* _TASK TO CARRY OUT_
Give back the line where "export DESIGN_NAME = tt_fault_injector" appears and all the lines after it until the listing ends, unchanged and with nothing else.
Segment Start: THE INPUT
### src/rtl/tfi_ctrl.sv
module tfi_ctrl
  import tfi_pkg::*;
#(
  parameter int TICK_W = 32,
  parameter int DUR_W  = 16
) (
  input  logic              clk,
  input  logic              rstN,
  input  logic [TICK_W-1:0] tick,
  input  logic              cfgArm,
  input  logic [3:0]        cfgEffect,
  input  logic [TICK_W-1:0] cfgTrigTick,
  input  logic [DUR_W-1:0]  cfgDuration,
  input  logic              cfgPermanent,
  output ctrlStrobe_t       strobe
);

  logic              armedQ, activeQ, permQ;
  logic [DUR_W-1:0]  remQ, durQ;
  logic [TICK_W-1:0] trigQ;
  logic [3:0]        effQ;
  logic              start, effectOn, accept;

  assign start    = armedQ && (tick == trigQ);
  assign effectOn = start || activeQ;
  assign accept   = cfgArm && !effectOn;

  always_ff @(posedge clk or negedge rstN) begin
    if (!rstN) begin
      armedQ  <= 1'b0;
      activeQ <= 1'b0;
      permQ   <= 1'b0;
      remQ    <= '0;
      durQ    <= '0;
      trigQ   <= '0;
      effQ    <= '0;
    end else begin
      if (accept) begin
        armedQ <= 1'b1;
        trigQ  <= cfgTrigTick;
        durQ   <= cfgDuration;
        permQ  <= cfgPermanent;
        effQ   <= cfgEffect;
      end else if (start) begin
        armedQ <= 1'b0;
      end
      if (start) begin
        if (permQ) begin
          activeQ <= 1'b1;
        end else begin
          activeQ <= (durQ > DUR_W'(1));
          remQ    <= durQ - DUR_W'(1);
        end
      end else if (activeQ && !permQ) begin
        if (remQ == DUR_W'(1)) activeQ <= 1'b0;
        else                   remQ    <= remQ - DUR_W'(1);
      end
    end
  end

  always_comb begin
    strobe.load     = accept;
    strobe.effectOn = effectOn;
    strobe.first    = start;
    strobe.effect   = effQ;
  end

  AST_FIRES_ONCE: assert property (@(posedge clk) disable iff (!rstN)
    start |=> !armedQ);
  AST_TRANSIENT_ENDS: assert property (@(posedge clk) disable iff (!rstN)
    (activeQ && !permQ && !start && remQ == DUR_W'(1)) |=> !activeQ);
  AST_PERMANENT_HOLDS: assert property (@(posedge clk) disable iff (!rstN)
    (activeQ && permQ) |=> activeQ);
  AST_NO_REARM: assert property (@(posedge clk) disable iff (!rstN)
    (activeQ && permQ) |=> $stable(effQ));

endmodule

### src/rtl/tfi_datapath.sv
module tfi_datapath
  import tfi_pkg::*;
#(
  parameter int DATA_W = 16,
  parameter int DLY_W  = 8,
  parameter int DEPTH  = 16
) (
  input  logic              clk,
  input  logic              rstN,
  input  ctrlStrobe_t       strobe,
  input  logic [DATA_W-1:0] cfgValue,
  input  logic [DATA_W-1:0] cfgAmount,
  input  logic [DLY_W-1:0]  cfgDelay,
  input  logic [DATA_W-1:0] dataIn,
  output logic [DATA_W-1:0] dataOut
);

  localparam int PTR_W = $clog2(DEPTH);
  localparam int WIDE  = 2 * DATA_W + 2;
  localparam logic signed [WIDE-1:0] W_MAX = $signed((WIDE'(1) << (DATA_W - 1)) - WIDE'(1));
  localparam logic signed [WIDE-1:0] W_MIN = ~W_MAX;
  localparam logic [DLY_W-1:0] DLY_CAP = DLY_W'(DEPTH - 1);

  function automatic logic [DATA_W-1:0] clampS(input logic signed [WIDE-1:0] v);
    if (v > W_MAX) return W_MAX[DATA_W-1:0];
    if (v < W_MIN) return W_MIN[DATA_W-1:0];
    return v[DATA_W-1:0];
  endfunction

  function automatic logic signed [WIDE-1:0] widen(input logic [DATA_W-1:0] x);
    return WIDE'($signed(x));
  endfunction

  logic [DATA_W-1:0] valQ, amtQ, accQ, accNext, effOut, delayOut;
  logic [PTR_W-1:0]  dlyQ, wrPtr;
  logic [DATA_W-1:0] hist [DEPTH];
  logic signed [WIDE-1:0] inW, amtW;

  assign inW      = widen(dataIn);
  assign amtW     = widen(amtQ);
  assign accNext  = strobe.first ? amtQ : clampS(widen(accQ) + amtW);
  assign delayOut = (dlyQ == '0) ? dataIn : hist[wrPtr - dlyQ];

  always_comb begin
    case (strobe.effect)
      EFF_INVERT:    effOut = {dataIn[DATA_W-1:1], ~dataIn[0]};
      EFF_FORCE:     effOut = {dataIn[DATA_W-1:1], valQ[0]};
      EFF_FREEZE:    effOut = strobe.first ? dataIn : dataOut;
      EFF_FREEZE_IF: effOut = (dataIn == valQ) ? dataOut : dataIn;
      EFF_CONST:     effOut = valQ;
      EFF_OFFSET:    effOut = clampS(inW + amtW);
      EFF_DRIFT:     effOut = clampS(inW + widen(accNext));
      EFF_GAIN:      effOut = clampS(inW * amtW);
      EFF_DELAY:     effOut = delayOut;
      default:       effOut = dataIn;
    endcase
  end

  always_ff @(posedge clk or negedge rstN) begin
    if (!rstN) begin
      dataOut <= '0;
      accQ    <= '0;
      valQ    <= '0;
      amtQ    <= '0;
      dlyQ    <= '0;
      wrPtr   <= '0;
      for (int i = 0; i < DEPTH; i++) hist[i] <= '0;
    end else begin
      dataOut     <= strobe.effectOn ? effOut : dataIn;
      accQ        <= (strobe.effectOn && strobe.effect == EFF_DRIFT) ? accNext : '0;
      hist[wrPtr] <= dataIn;
      wrPtr       <= wrPtr + PTR_W'(1);
      if (strobe.load) begin
        valQ <= cfgValue;
        amtQ <= cfgAmount;
        dlyQ <= (cfgDelay > DLY_CAP) ? PTR_W'(DEPTH - 1) : cfgDelay[PTR_W-1:0];
      end
    end
  end

  AST_PASSTHROUGH: assert property (@(posedge clk) disable iff (!rstN)
    !strobe.effectOn |=> (dataOut == $past(dataIn)));
  AST_INVERT_BIT: assert property (@(posedge clk) disable iff (!rstN)
    (strobe.effectOn && strobe.effect == EFF_INVERT) |=> (dataOut[0] != $past(dataIn[0])));
  AST_FREEZE_HOLDS: assert property (@(posedge clk) disable iff (!rstN)
    (strobe.effectOn && !strobe.first && strobe.effect == EFF_FREEZE) |=> $stable(dataOut));
  AST_CONST_OUT: assert property (@(posedge clk) disable iff (!rstN)
    (strobe.effectOn && strobe.effect == EFF_CONST) |=> (dataOut == valQ));

endmodule

### src/rtl/tt_fault_injector.sv
module tt_fault_injector
  import tfi_pkg::*;
#(
  parameter int DATA_W = 16,
  parameter int TICK_W = 32,
  parameter int DUR_W  = 16,
  parameter int DLY_W  = 8,
  parameter int DEPTH  = 16
) (
  input  logic              clk,
  input  logic              rstN,
  input  logic [TICK_W-1:0] tick,
  input  logic              cfgArm,
  input  logic [3:0]        cfgEffect,
  input  logic [TICK_W-1:0] cfgTrigTick,
  input  logic [DUR_W-1:0]  cfgDuration,
  input  logic              cfgPermanent,
  input  logic [DATA_W-1:0] cfgValue,
  input  logic [DATA_W-1:0] cfgAmount,
  input  logic [DLY_W-1:0]  cfgDelay,
  input  logic [DATA_W-1:0] dataIn,
  output logic [DATA_W-1:0] dataOut
);

  ctrlStrobe_t strobe;

  tfi_ctrl #(.TICK_W(TICK_W), .DUR_W(DUR_W)) u_ctrl (
    .clk(clk), .rstN(rstN), .tick(tick), .cfgArm(cfgArm),
    .cfgEffect(cfgEffect), .cfgTrigTick(cfgTrigTick),
    .cfgDuration(cfgDuration), .cfgPermanent(cfgPermanent),
    .strobe(strobe)
  );

  tfi_datapath #(.DATA_W(DATA_W), .DLY_W(DLY_W), .DEPTH(DEPTH)) u_data (
    .clk(clk), .rstN(rstN), .strobe(strobe), .cfgValue(cfgValue),
    .cfgAmount(cfgAmount), .cfgDelay(cfgDelay),
    .dataIn(dataIn), .dataOut(dataOut)
  );

endmodule

### config.mk
export PLATFORM = sky130hd
export DESIGN_NAME = tt_fault_injector
export DESIGN_NICKNAME = d
export VERILOG_FILES = /design/src/rtl/tfi_pkg.sv /design/src/rtl/tfi_ctrl.sv /design/src/rtl/tfi_datapath.sv /design/src/rtl/tt_fault_injector.sv
export SDC_FILE = /design/constraint.sdc
export NUM_CORES = 2
export LEC_CHECK = 0
export ABC_CLOCK_PERIOD_IN_PS = 15790
export BUFFER_PORTS_ARGS = -buffer_cell sky130_fd_sc_hd__buf_2
export CAP_MARGIN = 0
export CORE_MARGIN = 2
export CORE_UTILIZATION = 50
export DETAILED_ROUTE_END_ITERATION = 16
export PLACE_DENSITY = 0.75
export SLEW_MARGIN = 15
export SYNTH_ARGS = -nofsm -noshare
export SYNTH_HDL_FRONTEND = slang
export SYNTH_SLANG_ARGS = --single-unit
### constraint.sdc
create_clock -name clk -period 15.79 [get_ports clk]
set_input_delay 3.158 -clock clk [delete_from_list [all_inputs] [get_ports clk]]
set_output_delay 3.158 -clock clk [all_outputs]
set_load 0.02 [all_outputs]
Segment End: THE INPUT
* _COMPLETED TASK_
export DESIGN_NAME = tt_fault_injector
export DESIGN_NICKNAME = d
export VERILOG_FILES = /design/src/rtl/tfi_pkg.sv /design/src/rtl/tfi_ctrl.sv /design/src/rtl/tfi_datapath.sv /design/src/rtl/tt_fault_injector.sv
export SDC_FILE = /design/constraint.sdc
export NUM_CORES = 2
export LEC_CHECK = 0
export ABC_CLOCK_PERIOD_IN_PS = 15790
export BUFFER_PORTS_ARGS = -buffer_cell sky130_fd_sc_hd__buf_2
export CAP_MARGIN = 0
export CORE_MARGIN = 2
export CORE_UTILIZATION = 50
export DETAILED_ROUTE_END_ITERATION = 16
export PLACE_DENSITY = 0.75
export SLEW_MARGIN = 15
export SYNTH_ARGS = -nofsm -noshare
export SYNTH_HDL_FRONTEND = slang
export SYNTH_SLANG_ARGS = --single-unit
### constraint.sdc
create_clock -name clk -period 15.79 [get_ports clk]
set_input_delay 3.158 -clock clk [delete_from_list [all_inputs] [get_ports clk]]
set_output_delay 3.158 -clock clk [all_outputs]
set_load 0.02 [all_outputs]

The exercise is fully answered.